Bill mi afferrò la mano stringendola.
« Il paziente per fortuna è stabile e non ha recato nessun danno incurabile, ha battuto forte la testa e perso un po' di sangue. Abbiamo effettuato varie analisi e vari controlli e abbiamo costatato che non ha nulla di grave... » fece una pausa e sospirò. « ... tuttavia ha bisogno di molto riposo e di prendere delle pillole anestetiche che gli abbiamo prescritto. » sorrisi a trentadue denti abbracciando Bill d'impulso.
Mi sollevò da terra facendomi girare una volta tornata con i piedi per terra abbracciò gli altri due ragazzi.
« Quando lo dimetterete? » il dottore controllò il foglio che aveva tra le mani e aspettò qualche secondo prima di parlare.
« Lunedì potrà tornare a casa.
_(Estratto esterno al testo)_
`config.mk`:
```
export PLATFORM = sky130hd
export DESIGN_NAME = timer_multi
export DESIGN_NICKNAME = d
export VERILOG_FILES = /design/src/rtl/timer_multi.sv
export SDC_FILE = /design/constraint.sdc
export NUM_CORES = 1
export LEC_CHECK = 0
export CELL_PAD_IN_SITES_DETAIL_PLACEMENT = 0
export CELL_PAD_IN_SITES_GLOBAL_PLACEMENT = 1
export CORE_MARGIN = 5
export CORE_UTILIZATION = 50
export CTS_CLUSTER_DIAMETER = 200
export CTS_CLUSTER_SIZE = 20
export DETAILED_ROUTE_END_ITERATION = 8
export DONT_BUFFER_PORTS = 1
export GPL_ROUTABILITY_DRIVEN = 0
export PLACE_DENSITY_LB_ADDON = 0.3
export SKIP_CTS_REPAIR_TIMING = 1
export SLEW_MARGIN = 0
export SYNTH_ARGS = -nofsm -noshare
export SYNTH_HDL_FRONTEND = slang
export SYNTH_SLANG_ARGS = --single-unit
```
`constraint.sdc`:
```
create_clock -name clock -period 15.5 [get_ports clock]
set_input_delay 2.325 -clock clock [delete_from_list [all_inputs] [get_ports clock]]
set_output_delay 2.325 -clock clock [all_outputs]
set_load 0.005 [all_outputs]
```
`src/rtl/timer_multi.sv`:
```
// 64-bit memory-mapped machine timer with CHANNELS compare registers, a tick prescaler and per-channel level irq.
// Every request gets timer_ready one cycle later, with no wait states and no stall; timer_irq is registered from the compare.
module timer_multi #(
  parameter logic [31:0] BASE_ADDR      = 32'h0020_0000,
  parameter int          CHANNELS       = 2,
  parameter int          PRESCALE_WIDTH = 8
) (
  input  logic                clock,
  input  logic                reset,
  input  logic                timer_valid,
  input  logic [31:0]         timer_addr,
  input  logic [31:0]         timer_wdata,
  input  logic [3:0]          timer_wstrb,
  output logic [31:0]         timer_rdata,
  output logic                timer_ready,
  output logic [CHANNELS-1:0] timer_irq
);

  localparam logic [29:0] BASE_WORD = BASE_ADDR[31:2];
  localparam logic [29:0] WIN_WORDS = 30'(4 + 2 * CHANNELS);

  typedef struct packed {
    logic        in_win;
    logic        wr;
    logic [29:0] word;
  } req_t;

  function automatic logic [31:0] merge_bytes(input logic [31:0] old_dat,
                                              input logic [31:0] new_dat,
                                              input logic [3:0]  be);
    logic [31:0] res;
    res = old_dat;
    for (int b = 0; b < 4; b++) begin
      if (be[b]) res[8*b +: 8] = new_dat[8*b +: 8];
    end
    return res;
  endfunction

  logic [63:0]               mtime;
  logic [63:0]               mtime_nxt;
  logic [PRESCALE_WIDTH-1:0] prescale;
  logic [PRESCALE_WIDTH-1:0] pcnt;
  logic [63:0]               mtimecmp [CHANNELS];
  logic                      tick;

  req_t                      req;
  logic [29:0]               word_addr;
  logic                      wr_mtime_lo;
  logic                      wr_mtime_hi;
  logic                      wr_pre;
  logic [CHANNELS-1:0]       wr_cmp_lo;
  logic [CHANNELS-1:0]       wr_cmp_hi;
  logic [31:0]               pre_merged;
  logic [31:0]               rd_mux;
  logic                      unused_bits;

  // Word-granular decode; the low two address bits are ignored.
  assign word_addr  = timer_addr[31:2];
  assign req.word   = word_addr - BASE_WORD;
  assign req.in_win = (word_addr >= BASE_WORD) && (req.word < WIN_WORDS);
  assign req.wr     = timer_valid && req.in_win && (timer_wstrb != 4'b0000);

  assign wr_mtime_lo = req.wr && (req.word == 30'd0);
  assign wr_mtime_hi = req.wr && (req.word == 30'd1);
  assign wr_pre      = req.wr && (req.word == 30'd2);

  always_comb begin
    wr_cmp_lo = '0;
    wr_cmp_hi = '0;
    for (int i = 0; i < CHANNELS; i++) begin
      wr_cmp_lo[i] = req.wr && (req.word == 30'(4 + 2 * i));
      wr_cmp_hi[i] = req.wr && (req.word == 30'(5 + 2 * i));
    end
  end

  assign tick       = (pcnt == prescale);
  assign pre_merged = merge_bytes(32'(prescale), timer_wdata, timer_wstrb);

  // A software write to either half wins over the tick and is stored verbatim.
  always_comb begin
    mtime_nxt = tick ? mtime + 64'd1 : mtime;
    if (wr_mtime_lo || wr_mtime_hi) begin
      mtime_nxt = mtime;
      if (wr_mtime_lo) mtime_nxt[31:0]  = merge_bytes(mtime[31:0], timer_wdata, timer_wstrb);
      if (wr_mtime_hi) mtime_nxt[63:32] = merge_bytes(mtime[63:32], timer_wdata, timer_wstrb);
    end
  end

  always_comb begin
    rd_mux = '0;
    if (req.in_win) begin
      if (req.word == 30'd0) rd_mux = mtime[31:0];
      if (req.word == 30'd1) rd_mux = mtime[63:32];
      if (req.word == 30'd2) rd_mux = 32'(prescale);
      for (int i = 0; i < CHANNELS; i++) begin
        if (req.word == 30'(4 + 2 * i)) rd_mux = mtimecmp[i][31:0];
        if (req.word == 30'(5 + 2 * i)) rd_mux = mtimecmp[i][63:32];
      end
    end
  end

  always_ff @(posedge clock or posedge reset) begin
    if (reset) begin
      mtime       <= '0;
      pcnt        <= '0;
      prescale    <= '0;
      for (int i = 0; i < CHANNELS; i++) mtimecmp[i] <= '1;
      timer_irq   <= '0;
      timer_ready <= 1'b0;
      timer_rdata <= '0;
    end else begin
      mtime <= mtime_nxt;
      if (wr_pre) begin
        prescale <= pre_merged[PRESCALE_WIDTH-1:0];
        pcnt     <= '0;
      end else if (tick) begin
        pcnt <= '0;
      end else begin
        pcnt <= pcnt + PRESCALE_WIDTH'(1);
      end
      for (int i = 0; i < CHANNELS; i++) begin
        if (wr_cmp_lo[i]) mtimecmp[i][31:0]  <= merge_bytes(mtimecmp[i][31:0], timer_wdata, timer_wstrb);
        if (wr_cmp_hi[i]) mtimecmp[i][63:32] <= merge_bytes(mtimecmp[i][63:32], timer_wdata, timer_wstrb);
        timer_irq[i] <= (mtime >= mtimecmp[i]);
      end
      timer_ready <= timer_valid;
      timer_rdata <= timer_valid ? rd_mux : 32'd0;
    end
  end

  assign unused_bits = ^{timer_addr[1:0], pre_merged};

endmodule

```
Word-level counts from Yosys, hierarchy flattened
Cells that the tools add are included.
{"block": "totals", "regBits": 243, "inputBits": 71, "elab_cells": 107}
{"block": "classes", "n_reduce_logical": 39, "eq_ne": 13, "order_cmp": 4, "n_mux": 19, "addsub": 3}
{"op": "$mux W32", "count": 11}
{"op": "$ge A64 B64 Y1", "count": 2}
{"op": "$mux W64", "count": 2}
{"op": "$eq A30 B3 Y1 const B", "count": 4}
{"op": "$add A64 B1 Y64 const B", "count": 1}
{"op": "$mux W8", "count": 6}
{"op": "$reduce_and A2 Y1", "count": 17}
{"op": "$eq A30 B1 Y1 const B", "count": 1}
{"op": "$eq A30 B2 Y1 const B", "count": 1}
{"op": "$ge A30 B20 Y1 const B", "count": 1}
{"op": "$logic_not A30 Y1", "count": 1}
{"op": "$lt A30 B4 Y1 const B", "count": 1}
{"op": "$sub A30 B20 Y30 const B", "count": 1}
{"op": "$reduce_and A3 Y1", "count": 8}
{"op": "$ne A2 B2 Y1 const B", "count": 6}
{"op": "$logic_and A1 B1 Y1", "count": 10}
{"op": "$add A8 B1 Y8 const B", "count": 1}
{"op": "$eq A8 B8 Y1", "count": 1}
{"op": "$reduce_bool A4 Y1", "count": 1}
{"op": "$reduce_bool A2 Y1", "count": 1}
{"op": "$logic_or A1 B1 Y1", "count": 1}

Longest topological paths before layout
Gate-level depths: netlist (run 1).
{"block": "depth", "ltp_word": 11, "mapped_depth": 12, "ltp_nobuf": 9}

Worst setup path after synthesis (run 1)
Ideal clock, no wire load.
{"block": "synth_timing", "path_kind": "in2reg", "start": "in timer_addr[21]", "end": "reg mtimecmp[40] (netlist name)", "cell_stages": 10, "path_slack_ps": 10825, "arrival_time_ps": 4593, "setup_ps": 82, "path_cell_list": "inv_1 -> ha_1 -> nor4b_1 -> nand3_1 -> nor3_2 -> o21ai_2 -> or3_1 -> buf_2 -> nor3_4 -> mux2_2"}
{"block": "synth_via", "elab_chain_len": 7}
{"element": "start, declared", "line": "11", "rtl": "input logic [31:0] timer_addr,"}
{"element": "$sub A30 B20 Y30", "line": "59", "rtl": "assign req.word = word_addr - BASE_WORD;"}
{"element": "$lt A30 B4 Y1", "line": "60", "rtl": "assign req.in_win = (word_addr >= BASE_WORD) && (req.word < WIN_WORDS);"}
{"element": "$logic_and A1 B1 Y1", "line": "60"}
{"element": "$logic_and A1 B1 Y1 (2 in series)", "line": "61", "rtl": "assign req.wr = timer_valid && req.in_win && (timer_wstrb != 4'b0000);"}
{"element": "$logic_and A1 B1 Y1 *", "line": "72", "rtl": "wr_cmp_hi[i] = req.wr && (req.word == 30'(5 + 2 * i));"}
{"element": "$reduce_and A2 Y1 (no source line) *"}
{"element": "end signal, assigned by index", "line": "122", "rtl": "if (wr_cmp_lo[i]) mtimecmp[i][31:0] <= merge_bytes(mtimecmp[i][31:0], timer_wdata, timer_wstrb);"}
{"element": "end signal, assigned by index", "line": "123", "rtl": "if (wr_cmp_hi[i]) mtimecmp[i][63:32] <= merge_bytes(mtimecmp[i][63:32], timer_wdata, timer_wstrb);"}
{"element": "end, declared", "line": "43", "rtl": "logic [63:0] mtimecmp [CHANNELS];"}
Mark *: on every way between the ends. The rest lies on a longest branch, timed or not.
A chain may end at the register's enable or synchronous reset.

Worst setup path after layout (run 1)
{"block": "layout_timing", "start": "in timer_addr[21]", "end": "reg mtimecmp[109] (netlist name)"}
Same word-level chain as after synthesis.

==> results by group, run 1 <==
Setup path
  • Critical path startpoint category: input pin
  • FF-to-FF Start: mtime[1]
  • Cells along the critical path: inv_1 -> ha_1 -> nor4b_1 -> nand3_1 -> nor3_2 -> and3_1 -> buf_4 -> and3_1 -> nand4_1 -> mux2_2
  • Slowest stage delay, CP: 0.61 ns
  • Data arrival, critical path: 5.60 ns
  • CP Buf/Inv Count: 2
  • Worst setup EP type: register
  • Worst endpoint required time: 15.94 ns
  • Type of the worst setup path: in -> reg
  • Most frequent CP cell: sky130_fd_sc_hd__and3_1
  • Worst setup path start: timer_addr[21]
  • Gate family responsible for the most delay along the worst path: simple AND/OR/NAND/NOR gates
  • Highest-delay cell along the critical path: sky130_fd_sc_hd__and3_1
  • Maximum fanout along the worst path: 23

Power
  • Switching share of power: around a quarter
  • Leakage Power: roughly 6.8 nW
  • Combinational group share of total power: 2.9%
  • Power per cell area: roughly 68 mW/mm²
  • Worst supply voltage drop on vdd: 0.0687 mV
  • Clock power frac: 40.0%
  • Part of the power in registers: 57.1%
  • Switching Power: 0.260 mW
  • Internal Dissipation: 0.854 mW

Global routing
  • Number of global-route vias before repair: 12375
  • Wire length of the first global-routing pass: 73.6 mm
  • Initial antenna violation count: 0
  • Largest net degree at the start of global routing: 100
  • GRT Resource Usage Total: 26.0%
  • GR Overflow Total: 0

Floorplan
  • Overall die width: 187 µm
  • Die outline height: 187 µm
  • Row cnt: 64
  • Count of boundary I/O pins: 106
  • Floorplan die area: 0.0350 mm²
  • Core ar.: about 0.031 mm²
  • Initial core utilization: around 51%

Final layout
  • Layout cells sized above 1: 20.2%
  • Growth of design area from synthesis to finish: 5.14%
  • FF+latch area: 0.00624 mm²
  • Area of the multi-input gates: 0.00857 mm²
  • Final net count: 1822
  • ANT cells: 0
  • Number of filler instances in the final layout: 2864
  • Core utilization of the finished layout: 53.6%

Status
  • Status: finished, final reports clean

Timing
  • Max Freq: 194 MHz
  • Slew at the pin closest to its max-slew limit: 0.994 ns
  • Max_slew headroom: 33.7%
  • Unrepaired setup endpoints after global routing: false
  • Count of endpoints failing hold in the final timing report: 0
  • Worst clock skew: 0.0269 ns
  • Final Hold Slack: 0.570 ns
  • Count of final max-slew check failures: 0
  • Period utilization: 33.3%
  • Final sum of negative setup slack: 0 ns
  • Minimum period implied by the final worst setup slack: between 5 and 6 ns
  • Final setup violation count: 0

Yosys
  • Net Count, Synth: 1858
  • Number of distinct library cells after synthesis: 71
  • Top FF cell, synth: sky130_fd_sc_hd__dfstp_2
  • Fraction of registers with async set/reset: 100%
  • Total number of yosys warnings: 0
  • Flops & latches, synth: 243
  • Sequential-to-total area share from yosys stat: approximately two fifths
  • Avg Synthesized Cell Area: 9.46 µm²
  • Post-synth EDFFs: 0
  • Cells after synthesis: between 1500 and 2000
  • Post-synthesis cell area: 0.0157 mm²

Clock tree
  • Clock tree from TritonCTS: done
  • H-tree depth: 1
  • Sinks on the clock net: 243
  • Clock input transition at the sequential cells of the worst setup and hold paths: 0.09 ns
  • Largest buffer count on any clock path: 3
  • CTS root buf: sky130_fd_sc_hd__clkbuf_16
  • Clock network latency to the later pin of the worst-skew pair: 0.51 ns
  • Inserted Clock Buffers: 16

Worst hold path
  • Worst min-delay path startpoint: mtimecmp[96]
  • Type of the worst min-delay path: reg -> reg

Placement
  • Port buffer count: 0
  • Sum of net half-perimeters after detailed placement: 34.2 mm

Route
  • Remaining antenna violation count: 0
  • Number of remaining DRC errors: 0
  • Total via count in the routed design: 12893
  • Avg WL per Cell: ~23 µm
  • 1st-pass router iterations: 5
  • Number of design-rule violations left by the first detailed-router iteration: 1152
  • Drt via density: around 6.4
  • Final Routed Wirelength: 46.8 mm

Flow run
  • # Max-Cap Violations: 0
==> worst paths after layout <==
check	to	slack, ns	depth (start not counted)
min in group asynchronous	timer_ready	1.77	1
max reg2reg	mtime[60]	12.21	7
min	timer_rdata[0]	0.57	2
max	mtimecmp[109]	10.34	10
min reg2reg	timer_rdata[0]	0.57	2
max in group asynchronous	timer_rdata[3]	12.15	2
==> synthesized netlist by cell type (40+ instances only) <==
library cell | n | area [µm²]
sky130_fd_sc_hd__dfstp_2 | 128 | 3360
sky130_fd_sc_hd__clkbuf_1 | 46 | 173
sky130_fd_sc_hd__o22ai_1 | 53 | 332
sky130_fd_sc_hd__ha_1 | 131 | 1640
sky130_fd_sc_hd__a21oi_1 | 160 | 801
sky130_fd_sc_hd__dfrtp_1 | 115 | 2880
sky130_fd_sc_hd__inv_1 | 158 | 593
sky130_fd_sc_hd__nor2_1 | 93 | 349
sky130_fd_sc_hd__o21ai_0 | 119 | 596
sky130_fd_sc_hd__nand2_1 | 110 | 413
sky130_fd_sc_hd__nand3_1 | 60 | 300
sky130_fd_sc_hd__mux2_2 | 139 | 1570
sky130_fd_sc_hd__nand4_1 | 40 | 250
==> cells by family (layout without fill, tap and decap cells) <==
group,after synthesis,count (layout),synth area share (%)
flip-flops,243,243,39.8
multiplexers,163,163,11.5
AND/OR/NAND/NOR,409,409,13.4
AO/OA/AOI/OAI,473,473,18.5
adder cells (fa/ha/maj),131,131,10.5
buffers and inverters,223,197,5.50
XOR/XNOR,14,14,0.783
==> power by group through the flow <==
| stage | combinational (mW) | sequential, mW | clock [mW] |
|---|---|---|---|
| global route | 0.0370 | 0.636 | 0.482 |
| finish | 0.0324 | 0.636 | 0.446 |
| detailed placement | 0.0332 | 0.647 | 0 |
| global placement | 0.0326 | 0.647 | 0 |
| CTS | 0.0332 | 0.636 | 0.457 |
| floorplan | 0.0296 | 0.646 | 0 |
==> sequential cells by signal, summed over array words and instances (netlist names) <==
name         count
timer_ready      1
mtime           64
timer_irq        2
timer_rdata     32
prescale         8
pcnt             8
mtimecmp       128
==> cells in the final DEF, fill, tap and decap left out, types with 29 or more instances in the layout <==
| cell type | instances |
|---|---|
| sky130_fd_sc_hd__a21oi_1 | 160 |
| sky130_fd_sc_hd__dfrtp_1 | 115 |
| sky130_fd_sc_hd__dfstp_2 | 128 |
| sky130_fd_sc_hd__ha_1 | 131 |
| sky130_fd_sc_hd__inv_1 | 157 |
| sky130_fd_sc_hd__mux2_2 | 139 |
| sky130_fd_sc_hd__nand2_1 | 110 |
| sky130_fd_sc_hd__nand3_1 | 60 |
| sky130_fd_sc_hd__nand4_1 | 40 |
| sky130_fd_sc_hd__nor2_1 | 93 |
| sky130_fd_sc_hd__o21ai_0 | 119 |
| sky130_fd_sc_hd__o22ai_1 | 53 |
| sky130_fd_sc_hd__o32ai_1 | 29 |
==> through the flow <==
stage	std cells	area, µm²	setup WS [ns]	power [mW]
2_1_floorplan	1656	15700	6.71	0.676
3_3_place_gp	1998	16000	9.92	0.679
3_5_place_dp	1998	16000	9.88	0.680
4_1_cts	2026	16500	10.42	1.13
5_1_grt	2026	16500	10.13	1.15
6_report	2026	16500	10.34	1.11
==> cell type report <==
class	count	area share [%]
multi-input combinational	1190	52.0
sequential	243	37.9
inverter	158	3.65
tap	396	3.01
clock buffer	27	2.81
timing repair buffer	11	0.501
clock inverter	1	0.122
==> metal layers <==
layer,vias up,track usage (%),wire length (µm)
li1,5986,-,-
met1,6371,37.4,21200
met2,441,41.5,21300
met3,95,3.14,2810
met4,0,7.88,1470
met5,-,0,0
==> worst register-to-register path, cell delays in order, from the launching register on <==
cell and delay (ns):
sky130_fd_sc_hd__dfrtp_1 0.49, sky130_fd_sc_hd__ha_1 0.24, sky130_fd_sc_hd__and3_1 0.30, sky130_fd_sc_hd__nand3_1 0.43, sky130_fd_sc_hd__nor3_2 0.73, sky130_fd_sc_hd__nand4_1 0.47, sky130_fd_sc_hd__o32ai_1 0.41, sky130_fd_sc_hd__a21oi_1 0.11
Power figures use the tool's default switching activity.
==> inputs of run 2 (changes only) <==
- clock period: 15.5 -> 5.1 ns (I/O delays scaled with it)
==> run 2 against run 1 <==
Effect of this change:
- flip-flop and latch count unchanged
- design area up 0.24%
- count of clock-buffer cells in the layout down 1
- register-to-register slack worse by 11 ns
- clock skew down 0.0073 ns
- wire length down 0.37%
- global-route usage about the same
- combinational power rose to 3.1 times the previous value
- hold slack worse by 0.31 ns
- worst setup slack worse by 8.9 ns
==> results by group, run 2 (synthesis gave the netlist of run 1 again) <==
Route
  • Drt via density: 6.34 (-0.38%)
  • Final Routed Wirelength: 46.7 mm (-0.37%)
  • 1st-pass router iterations: 5 (unchanged)
  • Avg WL per Cell: 23.0 µm (-0.47%)
  • Number of remaining DRC errors: 0 (unchanged)
  • Number of design-rule violations left by the first detailed-router iteration: 1019 (-12%)
  • Total via count in the routed design: 12857 (-0.28%)
  • Remaining antenna violation count: 0 (unchanged)

Final layout
  • FF+latch area: 0.00624 mm² (unchanged)
  • Top reg by flops: mtimecmp
  • Growth of design area from synthesis to finish: 5.40%
  • Layout cells sized above 1: 20.3% (+0.16 points)
  • Area of the multi-input gates: 0.00857 mm² (unchanged)
  • Flip-flop count of the largest register after layout: 128 (unchanged)
  • Top library cells by usage in the layout, fill and taps aside: sky130_fd_sc_hd__a21oi_1, sky130_fd_sc_hd__inv_1, sky130_fd_sc_hd__mux2_2, sky130_fd_sc_hd__ha_1, sky130_fd_sc_hd__dfstp_2
  • Registers with the highest flip-flop counts: mtimecmp: 128 flops, mtime: 64 flops, timer_rdata: 32 flops
  • Number of filler instances in the final layout: 2882 (+0.63%)
  • Final net count: 1825 (+0.16%)
  • Commonest non-fill, non-tap cell in the layout: sky130_fd_sc_hd__a21oi_1
  • ANT cells: 0 (unchanged)

Power
  • Final total power: 3.38 mW (+200%)
  • Worst supply voltage drop on vdd: 0.231 mV (+240%)
  • Leakage Power: 6.81 nW (+0.23%)
  • Power per cell area: 204 mW/mm² (+200%)

Setup path
  • Maximum fanout along the worst path: 11 (-52%)
  • FF-to-FF Start: mtime[2]
  • Worst setup path start: timer_addr[21]
  • Worst setup EP type: register
  • Type of the worst setup path: in -> reg
  • Critical path startpoint category: input pin
  • Worst endpoint required time: 5.54 ns (-10.40 ns)
  • Data arrival, critical path: 4.11 ns (-1.49 ns)

Global routing
  • Largest net degree at the start of global routing: 127 (+27%)
  • Initial antenna violation count: 0 (unchanged)
  • Wire length of the first global-routing pass: 73.1 mm (-0.66%)
  • GRT Resource Usage Total: 26.0% (-0.037 points)
  • Number of global-route vias before repair: 12453 (+0.63%)
  • GR Overflow Total: 0 (unchanged)

Timing
  • Final setup violation count: 0 (unchanged)
  • Final sum of negative setup slack: 0 ns (unchanged)
  • Worst clock skew: 0.0196 ns (-0.00735 ns)
  • Unrepaired setup endpoints after global routing: false
  • Count of final max-slew check failures: 0 (unchanged)
  • Minimum period implied by the final worst setup slack: ~3.7 ns
  • Count of endpoints failing hold in the final timing report: 0 (unchanged)
  • Slew at the pin closest to its max-slew limit: 1.30 ns (+0.307 ns)
  • Max_slew headroom: 12.6% (-21 points)
  • Period utilization: 72.1%
  • Max Freq: between 200 and 300 MHz

Placement
  • Sum of net half-perimeters after detailed placement: 34.2 mm (about the same)
  • Port buffer count: 0 (unchanged)

Clock tree
  • H-tree depth: 1 (unchanged)
  • Clock tree from TritonCTS: done
  • CTS root buf: sky130_fd_sc_hd__clkbuf_16
  • Sinks on the clock net: 243 (unchanged)
  • Inserted Clock Buffers: 16 (unchanged)
  • Clock input transition at the sequential cells of the worst setup and hold paths: 0.10 ns (about the same)
  • Largest buffer count on any clock path: 3 (unchanged)
  • Clock network latency to the later pin of the worst-skew pair: 0.52 ns (about the same)

Floorplan
  • Die outline height: 187 µm (unchanged)
  • Count of boundary I/O pins: 106 (unchanged)
  • Floorplan die area: 0.0350 mm² (unchanged)
  • Core ar.: 0.0307 mm² (unchanged)
  • Overall die width: 187 µm (unchanged)
  • Row cnt: 64 (unchanged)
  • Initial core utilization: 51.0% (unchanged)

Status
  • Status: finished, final reports clean

Flow run
  • # Max-Cap Violations: 0 (unchanged)

Worst hold path
  • Type of the worst min-delay path: in -> async
## run 2: cell count changes in the layout (fill, tap and decap cells not counted), sizes merged
cell and change:
clkbuf -1, clkinvlp +1, inv -1, buf +3
## run 2: final cells by class
| type | instances | area share [%] |
|---|---|---|
| multi-input cells | 1190 | 51.9 |
| flip-flops and latches | 243 | 37.8 |
| inverters | 158 | 3.61 |
| well taps | 396 | 3.00 |
| clock buffers | 26 | 2.78 |
| repair buffers | 14 | 0.788 |
| clock inverters | 1 | 0.121 |
## run 2: routing by layer
layer  GRT usage, %  share of wire [%]
met2           42.3                 46
met5              0                  0
met3           3.45                5.8
met1           36.7                 45
met4           7.17                3.0
## run 2: path summary, 6_finish.rpt
check | end | slack (ns) | depth (start not counted)
min in group clock | timer_ready | 0.27 | 0
setup reg to reg | mtime[47] | 1.69 | 7
hold reg to reg | timer_rdata[0] | 0.56 | 2
setup / recovery | mtimecmp[107] | 1.43 | 9
hold / removal | mtime[42] | 0.26 | 1
max in group asynchronous | timer_rdata[31] | 3.65 | 2
## run 2: power by group
part	leakage, nW	internal [mW]	switching [mW]
clock	0.230	0.633	0.712
combinational	3.80	0.0287	0.0710
sequential	2.78	1.93	0.000209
È sveglio, se volete entrare potete fare pure. » guardai Bill.
« Andate voi per primi, voglio andare per ultima. » annuirono con un lieve sorriso e mi abbandonai nuovamente alla sedia della sala d'aspetto.

Entrare in un ospedale per me ogni volta era come varcare la soglia di un mondo parallelo dove il tempo scorreva diversamente. La vista delle persone intorno a me, tutte con facce preoccupate o stanche, mi faceva sentire parte di una comunità involontaria unita dal comune desiderio di vedere uscire un volto familiare sano e salvo da una stanza.

Da quando i ragazzi varcarono quella porta il tempo sembrò rallentare più di quanto già non mi sembrasse. L'attesa fu lunga e snervante, il tempo sembrava dilatarsi e ogni minuto, ogni secondo diventò un eternità e migliaia di pensieri percorrevano a raffica la mia mente. Cosa avrei dovuto dirgli? Come mi sarei dovuta comportare? Erano tutte domande a cui non riuscivo a dare una risposta ma la cosa che in quel momento volevo di più era entrare in quella maledetta stanza.

Non seppi quanto tempo passò prima che una mano mi scuotesse dolcemente. Aprii gli occhi lentamente, mi ero appisolata sulla sedia. Quanto tempo era passato?
« Vai, ti sta aspettando. » disse Bill con tono rassicurante.

Annuii alzandomi in piedi, sentivo le gambe molli mentre mi avvicinavo a quella porta. Mi aggrappai con tutte le mie forse alla maniglia abbassandola lentamente.

Tom era lì dentro, e stava aspettando solo me. 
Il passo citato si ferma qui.